PROBLEM TO WORK ON – All that is needed is a count of the lines in this data that contain the word "test".

GIVEN INFORMATION –
[src/rtl/uart_fifo_controller_if.sv]
// Peripheral bus bundle for the UART: byte address, 32-bit data, write/read strobes.
interface uart_fifo_controller_if;
  logic [3:0]  addr;
  logic [31:0] wdata;
  logic [31:0] rdata;
  logic        we;
  logic        re;

  modport master (output addr, wdata, we, re, input rdata);
  modport slave  (input addr, wdata, we, re, output rdata);
endinterface

[src/rtl/uart_fifo_controller.sv]
// Memory-mapped UART: TX/RX FIFOs, runtime baud divisor, optional parity, 1/2 stop bits,
// oversampled RX with mid-bit sampling, start-bit glitch rejection and a wake pulse.
module uart_fifo_controller #(
  parameter int DEFAULT_DIV = 868,
  parameter int FIFO_DEPTH  = 8,
  parameter int OVERSAMPLE  = 16
) (
  input  logic                   clk,
  input  logic                   rst,
  uart_fifo_controller_if.slave  bus,
  input  logic                   uart_rx,
  output logic                   uart_tx,
  output logic                   wake
);

  localparam int PW = $clog2(FIFO_DEPTH);
  localparam int CW = PW + 1;
  localparam int TW = $clog2(OVERSAMPLE);
  localparam logic [TW-1:0] TK_LAST = TW'(OVERSAMPLE - 1);
  localparam logic [TW-1:0] TK_HALF = TW'(OVERSAMPLE / 2 - 1);

  typedef enum logic [2:0] {S_IDLE, S_START, S_DATA, S_PARITY, S_STOP} state_e;

  // Register decode and configuration
  logic        wr_tx, wr_status, wr_ctrl;
  logic [19:0] ctrl_q;
  logic [15:0] baud_div;
  logic        par_en, par_odd, two_stop, wake_en;
  logic        unused_wdata;

  assign wr_tx     = bus.we && (bus.addr == 4'h0);
  assign wr_status = bus.we && (bus.addr == 4'h8);
  assign wr_ctrl   = bus.we && (bus.addr == 4'hC);
  assign unused_wdata = ^bus.wdata[31:20];

  assign baud_div = ctrl_q[15:0];
  assign par_en   = (ctrl_q[17:16] == 2'b01) || (ctrl_q[17:16] == 2'b10);
  assign par_odd  = (ctrl_q[17:16] == 2'b10);
  assign two_stop = ctrl_q[18];
  assign wake_en  = ctrl_q[19];

  always_ff @(posedge clk) begin
    if (rst)          ctrl_q <= {1'b1, 1'b0, 2'b00, 16'(DEFAULT_DIV)};
    else if (wr_ctrl) ctrl_q <= bus.wdata[19:0];
  end

  // Oversample tick generator; a divisor of 0 behaves as 1
  logic [15:0] div_cnt_q, div_cnt_d, div_m1;
  logic        tick;

  assign div_m1 = (baud_div == 16'd0) ? 16'd0 : baud_div - 16'd1;
  assign tick   = (div_cnt_q == div_m1);

  always_comb begin
    div_cnt_d = div_cnt_q + 16'd1;
    if (wr_ctrl || tick) div_cnt_d = 16'd0;
  end

  always_ff @(posedge clk) begin
    if (rst) div_cnt_q <= 16'd0;
    else     div_cnt_q <= div_cnt_d;
  end

  // TX FIFO
  logic [7:0]    txf_mem [FIFO_DEPTH];
  logic [PW-1:0] txf_wp_q, txf_rp_q;
  logic [CW-1:0] txf_cnt_q;
  logic          txf_full, txf_empty, txf_push, txf_pop, tx_ovf_set;
  logic [7:0]    txf_rd;

  assign txf_full   = (txf_cnt_q == CW'(FIFO_DEPTH));
  assign txf_empty  = (txf_cnt_q == '0);
  assign txf_push   = wr_tx && !txf_full;
  assign tx_ovf_set = wr_tx && txf_full;
  assign txf_rd     = txf_mem[txf_rp_q];

  always_ff @(posedge clk) begin
    if (txf_push) txf_mem[txf_wp_q] <= bus.wdata[7:0];
  end

  always_ff @(posedge clk) begin
    if (rst) begin
      txf_wp_q  <= '0;
      txf_rp_q  <= '0;
      txf_cnt_q <= '0;
    end else begin
      if (txf_push) txf_wp_q <= txf_wp_q + PW'(1);
      if (txf_pop)  txf_rp_q <= txf_rp_q + PW'(1);
      txf_cnt_q <= txf_cnt_q + CW'(txf_push) - CW'(txf_pop);
    end
  end

  // TX FSM
  state_e        tx_state_q, tx_state_d;
  logic [TW-1:0] tx_tk_q, tx_tk_d;
  logic [2:0]    tx_bit_q, tx_bit_d;
  logic          tx_stop2_q, tx_stop2_d;
  logic [7:0]    tx_sh_q, tx_sh_d;
  logic          tx_q, tx_d;
  logic          tx_busy;

  assign tx_busy = !txf_empty || (tx_state_q != S_IDLE);
  assign uart_tx = tx_q;

  always_comb begin
    tx_state_d = tx_state_q;
    tx_tk_d    = tx_tk_q;
    tx_bit_d   = tx_bit_q;
    tx_stop2_d = tx_stop2_q;
    tx_sh_d    = tx_sh_q;
    tx_d       = tx_q;
    txf_pop    = 1'b0;
    if (tick) begin
      case (tx_state_q)
        S_IDLE: begin
          if (!txf_empty) begin
            txf_pop    = 1'b1;
            tx_sh_d    = txf_rd;
            tx_d       = 1'b0;
            tx_tk_d    = '0;
            tx_state_d = S_START;
          end
        end
        default: begin
          if (tx_tk_q != TK_LAST) begin
            tx_tk_d = tx_tk_q + TW'(1);
          end else begin
            tx_tk_d = '0;
            case (tx_state_q)
              S_START: begin
                tx_state_d = S_DATA;
                tx_bit_d   = 3'd0;
                tx_d       = tx_sh_q[0];
              end
              S_DATA: begin
                if (tx_bit_q == 3'd7) begin
                  if (par_en) begin
                    tx_state_d = S_PARITY;
                    tx_d       = par_odd ? ~^tx_sh_q : ^tx_sh_q;
                  end else begin
                    tx_state_d = S_STOP;
                    tx_stop2_d = 1'b0;
                    tx_d       = 1'b1;
                  end
                end else begin
                  tx_bit_d = tx_bit_q + 3'd1;
                  tx_d     = tx_sh_q[tx_bit_q + 3'd1];
                end
              end
              S_PARITY: begin
                tx_state_d = S_STOP;
                tx_stop2_d = 1'b0;
                tx_d       = 1'b1;
              end
              S_STOP: begin
                if (two_stop && !tx_stop2_q) begin
                  tx_stop2_d = 1'b1;
                end else if (!txf_empty) begin
                  // back-to-back frame: no idle gap after the stop bit
                  txf_pop    = 1'b1;
                  tx_sh_d    = txf_rd;
                  tx_d       = 1'b0;
                  tx_state_d = S_START;
                end else begin
                  tx_state_d = S_IDLE;
                  tx_d       = 1'b1;
                end
              end
              default: begin
                tx_state_d = S_IDLE;
                tx_d       = 1'b1;
              end
            endcase
          end
        end
      endcase
    end
  end

  always_ff @(posedge clk) begin
    if (rst) begin
      tx_state_q <= S_IDLE;
      tx_tk_q    <= '0;
      tx_bit_q   <= 3'd0;
      tx_stop2_q <= 1'b0;
      tx_q       <= 1'b1;
    end else begin
      tx_state_q <= tx_state_d;
      tx_tk_q    <= tx_tk_d;
      tx_bit_q   <= tx_bit_d;
      tx_stop2_q <= tx_stop2_d;
      tx_q       <= tx_d;
    end
  end

  always_ff @(posedge clk) begin
    tx_sh_q <= tx_sh_d;
  end

  // RX synchronizer and FSM
  logic          rx_meta_q, rx_s_q;
  state_e        rx_state_q, rx_state_d;
  logic [TW-1:0] rx_tk_q, rx_tk_d;
  logic [2:0]    rx_bit_q, rx_bit_d;
  logic [7:0]    rx_sh_q, rx_sh_d;
  logic          rx_par_q, rx_par_d;
  logic          rx_done, wake_d, wake_q;
  logic          rx_ferr, rx_perr;

  assign rx_ferr = !rx_s_q;
  assign rx_perr = par_en && (rx_par_q != (par_odd ? ~^rx_sh_q : ^rx_sh_q));
  assign wake    = wake_q;

  always_comb begin
    rx_state_d = rx_state_q;
    rx_tk_d    = rx_tk_q;
    rx_bit_d   = rx_bit_q;
    rx_sh_d    = rx_sh_q;
    rx_par_d   = rx_par_q;
    rx_done    = 1'b0;
    wake_d     = 1'b0;
    if (tick) begin
      case (rx_state_q)
        S_IDLE: begin
          if (!rx_s_q) begin
            rx_state_d = S_START;
            rx_tk_d    = '0;
          end
        end
        S_START: begin
          if (rx_tk_q == TK_HALF) begin
            rx_tk_d = '0;
            if (!rx_s_q) begin
              rx_state_d = S_DATA;
              rx_bit_d   = 3'd0;
              wake_d     = wake_en;
            end else begin
              rx_state_d = S_IDLE;
            end
          end else begin
            rx_tk_d = rx_tk_q + TW'(1);
          end
        end
        default: begin
          if (rx_tk_q != TK_LAST) begin
            rx_tk_d = rx_tk_q + TW'(1);
          end else begin
            rx_tk_d = '0;
            case (rx_state_q)
              S_DATA: begin
                rx_sh_d = {rx_s_q, rx_sh_q[7:1]};
                if (rx_bit_q == 3'd7) rx_state_d = par_en ? S_PARITY : S_STOP;
                else                  rx_bit_d   = rx_bit_q + 3'd1;
              end
              S_PARITY: begin
                rx_par_d   = rx_s_q;
                rx_state_d = S_STOP;
              end
              default: begin
                rx_done    = 1'b1;
                rx_state_d = S_IDLE;
              end
            endcase
          end
        end
      endcase
    end
  end

  always_ff @(posedge clk) begin
    if (rst) begin
      rx_meta_q  <= 1'b1;
      rx_s_q     <= 1'b1;
      rx_state_q <= S_IDLE;
      rx_tk_q    <= '0;
      rx_bit_q   <= 3'd0;
      wake_q     <= 1'b0;
    end else begin
      rx_meta_q  <= uart_rx;
      rx_s_q     <= rx_meta_q;
      rx_state_q <= rx_state_d;
      rx_tk_q    <= rx_tk_d;
      rx_bit_q   <= rx_bit_d;
      wake_q     <= wake_d;
    end
  end

  always_ff @(posedge clk) begin
    rx_sh_q  <= rx_sh_d;
    rx_par_q <= rx_par_d;
  end

  // RX FIFO: entries are {ferr, perr, data}
  logic [9:0]    rxf_mem [FIFO_DEPTH];
  logic [PW-1:0] rxf_wp_q, rxf_rp_q;
  logic [CW-1:0] rxf_cnt_q;
  logic          rxf_full, rxf_empty, rxf_push, rxf_pop, rx_ovr_set;
  logic [9:0]    rxf_rd;

  assign rxf_full   = (rxf_cnt_q == CW'(FIFO_DEPTH));
  assign rxf_empty  = (rxf_cnt_q == '0);
  assign rxf_push   = rx_done && !rxf_full;
  assign rx_ovr_set = rx_done && rxf_full;
  assign rxf_pop    = bus.re && (bus.addr == 4'h4) && !rxf_empty;
  assign rxf_rd     = rxf_mem[rxf_rp_q];

  always_ff @(posedge clk) begin
    if (rxf_push) rxf_mem[rxf_wp_q] <= {rx_ferr, rx_perr, rx_sh_q};
  end

  always_ff @(posedge clk) begin
    if (rst) begin
      rxf_wp_q  <= '0;
      rxf_rp_q  <= '0;
      rxf_cnt_q <= '0;
    end else begin
      if (rxf_push) rxf_wp_q <= rxf_wp_q + PW'(1);
      if (rxf_pop)  rxf_rp_q <= rxf_rp_q + PW'(1);
      rxf_cnt_q <= rxf_cnt_q + CW'(rxf_push) - CW'(rxf_pop);
    end
  end

  // Sticky flags (set beats same-cycle clear) and registered read port
  logic        tx_ovf_q, tx_ovf_d, rx_ovr_q, rx_ovr_d;
  logic [31:0] rdata_q, rd_val;

  assign tx_ovf_d  = (tx_ovf_q && !(wr_status && bus.wdata[5])) || tx_ovf_set;
  assign rx_ovr_d  = (rx_ovr_q && !(wr_status && bus.wdata[4])) || rx_ovr_set;
  assign bus.rdata = rdata_q;

  always_comb begin
    rd_val = 32'd0;
    case (bus.addr)
      4'h4:    rd_val = rxf_empty ? 32'd0 : {22'd0, rxf_rd};
      4'h8:    rd_val = {26'd0, tx_ovf_q, rx_ovr_q, rxf_full, txf_full, !rxf_empty, tx_busy};
      4'hC:    rd_val = {12'd0, ctrl_q};
      default: rd_val = 32'd0;
    endcase
  end

  always_ff @(posedge clk) begin
    if (rst) begin
      tx_ovf_q <= 1'b0;
      rx_ovr_q <= 1'b0;
      rdata_q  <= 32'd0;
    end else begin
      tx_ovf_q <= tx_ovf_d;
      rx_ovr_q <= rx_ovr_d;
      if (bus.re) rdata_q <= rd_val;
    end
  end

endmodule

[src/flat_wrapper.sv]
// flat-port wrapper written by rule: the top's interface ports become plain ports
module uart_fifo_controller_flat 
#(
  parameter int DEFAULT_DIV = 868,
  parameter int FIFO_DEPTH  = 8,
  parameter int OVERSAMPLE  = 16
)
  (clk, rst, uart_rx, uart_tx, wake, bus_addr, bus_wdata, bus_we, bus_re, bus_rdata);
  uart_fifo_controller_if bus_i ();
  input  logic clk;
  input  logic rst;
  input  logic uart_rx;
  output logic uart_tx;
  output logic wake;
  input wire logic [$bits(bus_i.addr)-1:0] bus_addr;
  input wire logic [$bits(bus_i.wdata)-1:0] bus_wdata;
  input wire logic [$bits(bus_i.we)-1:0] bus_we;
  input wire logic [$bits(bus_i.re)-1:0] bus_re;
  output wire logic [$bits(bus_i.rdata)-1:0] bus_rdata;
  assign bus_i.addr = bus_addr;
  assign bus_i.wdata = bus_wdata;
  assign bus_i.we = bus_we;
  assign bus_i.re = bus_re;
  assign bus_rdata = bus_i.rdata;
  uart_fifo_controller #(.DEFAULT_DIV(DEFAULT_DIV), .FIFO_DEPTH(FIFO_DEPTH), .OVERSAMPLE(OVERSAMPLE)) u_core (.clk(clk), .rst(rst), .bus(bus_i), .uart_rx(uart_rx), .uart_tx(uart_tx), .wake(wake));
endmodule
[config.mk]
export PLATFORM = sky130hd
export DESIGN_NAME = uart_fifo_controller_flat
export DESIGN_NICKNAME = d
export VERILOG_FILES = /design/src/rtl/uart_fifo_controller_if.sv /design/src/rtl/uart_fifo_controller.sv /design/src/flat_wrapper.sv
export SDC_FILE = /design/constraint.sdc
export NUM_CORES = 1
export LEC_CHECK = 0
export BUFFER_PORTS_ARGS = -buffer_cell sky130_fd_sc_hd__buf_4
export CORE_UTILIZATION = 57
export CTS_BUF_LIST = sky130_fd_sc_hd__clkbuf_2
export DETAILED_ROUTE_END_ITERATION = 8
export PLACE_DENSITY = 0.83
export SYNTH_ARGS = -nofsm -noshare
export SYNTH_HDL_FRONTEND = slang
export SYNTH_SLANG_ARGS = --single-unit
[constraint.sdc]
create_clock -name clk -period 5.35 [get_ports clk]
set_input_delay 0.535 -clock clk [delete_from_list [all_inputs] [get_ports clk]]
set_output_delay 0.535 -clock clk [all_outputs]
set_load 0.005 [all_outputs]
# Word level (Yosys, flattened, before mapping)
# Memories as Yosys holds them, arrays and structs flattened. A register that Yosys moved wholly into a read port is not among the register bits.
# Cells that the tools add are included.
[word_totals]
output_inout_bits = 34
mem_bits_rw = 144
mem_count = 2
reg_bits = 132
[classes]
bitwise_logic = 8
n_reduce_logical = 58
n_eq_ne = 37
magnitude_cmp = 1
n_mux = 72
addsub = 14
[memory_table]
columns = ["name", "depth", "width", "rd", "rd_clocked_by_memory_dff", "wr", "line_no", "text"]
rows = [
  ["u_core.rxf_mem", 8, 10, 1, 1, 1, "uart_fifo_controller.sv:294", "logic [9:0] rxf_mem [FIFO_DEPTH];"],
  ["u_core.txf_mem", 8, 8, 1, 1, 1, "uart_fifo_controller.sv:65", "logic [7:0] txf_mem [FIFO_DEPTH];"],
]
[op_table]
columns = ["operator", "n"]
rows = [
  ["32-bit one-hot mux with 3 select lines", 1],
  ["3-bit 2-to-1 mux", 20],
  ["8-bit 2-to-1 mux", 5],
  ["1-bit 2-to-1 mux", 28],
  ["4-bit 2-to-1 mux", 6],
  ["3-bit one-hot mux with 2 select lines", 4],
  ["3-bit by 1-bit adder with 3-bit output, second input constant", 6],
  ["2-bit != test, second input constant", 9],
  ["16-bit by 1-bit adder with 16-bit output, second input constant", 1],
  ["16-bit equality test", 1],
  ["4-bit equality test, second input constant", 4],
  ["16-bit zero test", 1],
  ["16-bit 2-to-1 mux", 1],
  ["4-bit AND reduction", 4],
  ["8-bit XNOR reduction", 2],
  ["8-bit parity", 2],
  ["16-bit by 1-bit subtractor with 16-bit output, second input constant", 1],
  ["1-bit logical AND", 15],
  ["5-bit AND reduction", 3],
  ["7-bit AND reduction", 2],
  ["3-bit by 2-bit equality test with 1-bit output, second input constant", 4],
  ["4-bit zero test", 3],
  ["3-bit one-hot mux with 4 select lines", 1],
  ["10-bit 2-to-1 mux", 1],
  ["other kinds (28)", 65],
]

# Logic depth before layout (Yosys ltp)
# Gate-level depths: netlist (run 1).
[logic_depth]
word_depth = 9
mapped_depth = 18
ltp_nobuf = 16

# Worst setup path before layout (run 1)
# No wires, ideal clock.
[synth_path]
kind = "register -> register"
from = "register u_core.ctrl_q[2]"
to = "memory u_core.rxf_mem[3][0] (enable)"
path_slack_ns = 1.464
path_stages_with_launch = 11
setup_ns = 0.404
n_path_buf = 1
synth_period_minus_slack_ns = 3.886
required_ns = 4.946
arrival_ns = 3.482
path_cell_list = "dfxtp_1 buf_2 or4_1 or4_1 nand3_1 o2111ai_1 nor4_4 nand3_4 nor2_1 nand2_1 nor4_1"
[synth_via]
elab_chain_cells = 7
[synth_rtl]
columns = ["element", "line_no", "text"]
rows = [
  ["start: declaration", "uart_fifo_controller.sv:26", "logic [19:0] ctrl_q;"],
  ["start signal: assignment", "uart_fifo_controller.sv:43", "if (rst) ctrl_q <= {1'b1, 1'b0, 2'b00, 16'(DEFAULT_DIV)};"],
  ["start signal: assignment", "uart_fifo_controller.sv:44", "else if (wr_ctrl) ctrl_q <= bus.wdata[19:0];"],
  ["16-bit by 1-bit subtractor with 16-bit output / 16-bit zero test (equally long branches)", "uart_fifo_controller.sv:51", "assign div_m1 = (baud_div == 16'd0) ? 16'd0 : baud_div - 16'd1;"],
  ["16-bit 2-to-1 mux *", "uart_fifo_controller.sv:51", ""],
  ["16-bit equality test *", "uart_fifo_controller.sv:52", "assign tick = (div_cnt_q == div_m1);"],
  ["1-bit 2-to-1 mux *", "uart_fifo_controller.sv:222", "if (tick) begin"],
  ["1-bit logical AND *", "uart_fifo_controller.sv:302", "assign rxf_push = rx_done && !rxf_full;"],
  ["1-bit 2-to-1 mux *", "uart_fifo_controller.sv:308", "if (rxf_push) rxf_mem[rxf_wp_q] <= {rx_ferr, rx_perr, rx_sh_q};"],
  ["1-bit 2-to-1 mux (implied by the code) *", "uart_fifo_controller.sv:308", ""],
  ["end: declaration", "uart_fifo_controller.sv:294", ""],
]
# Every way passes the cells marked *; elsewhere a longest branch is shown, timed or not.

# Worst setup path in the final report (run 1)
[layout_path]
from = "register u_core.ctrl_q[0]"
to = "register u_core.txf_cnt_q[1]"
[layout_via]
elab_chain_cells = 5
[layout_rtl]
columns = ["element", "line_no", "text"]
rows = [
  ["16-bit by 1-bit subtractor with 16-bit output / 16-bit zero test (equally long branches)", "uart_fifo_controller.sv:51", ""],
  ["16-bit 2-to-1 mux *", "uart_fifo_controller.sv:51", ""],
  ["16-bit equality test *", "uart_fifo_controller.sv:52", ""],
  ["1-bit 2-to-1 mux *", "uart_fifo_controller.sv:113", "if (tick) begin"],
  ["net u_core.txf_pop", "uart_fifo_controller.sv:68", "logic txf_full, txf_empty, txf_push, txf_pop, tx_ovf_set;"],
  ["4-bit by 1-bit subtractor with 4-bit output *", "uart_fifo_controller.sv:89", "txf_cnt_q <= txf_cnt_q + CW'(txf_push) - CW'(txf_pop);"],
  ["end signal: assignment", "uart_fifo_controller.sv:89", ""],
  ["end: declaration", "uart_fifo_controller.sv:67", "logic [CW-1:0] txf_cnt_q;"],
]
# Mark *: on every way through the listed nets, which the timed path passes. The rest lies on a longest branch.
# A chain may end at the register's enable or synchronous reset.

SOLUTION BELOW – 10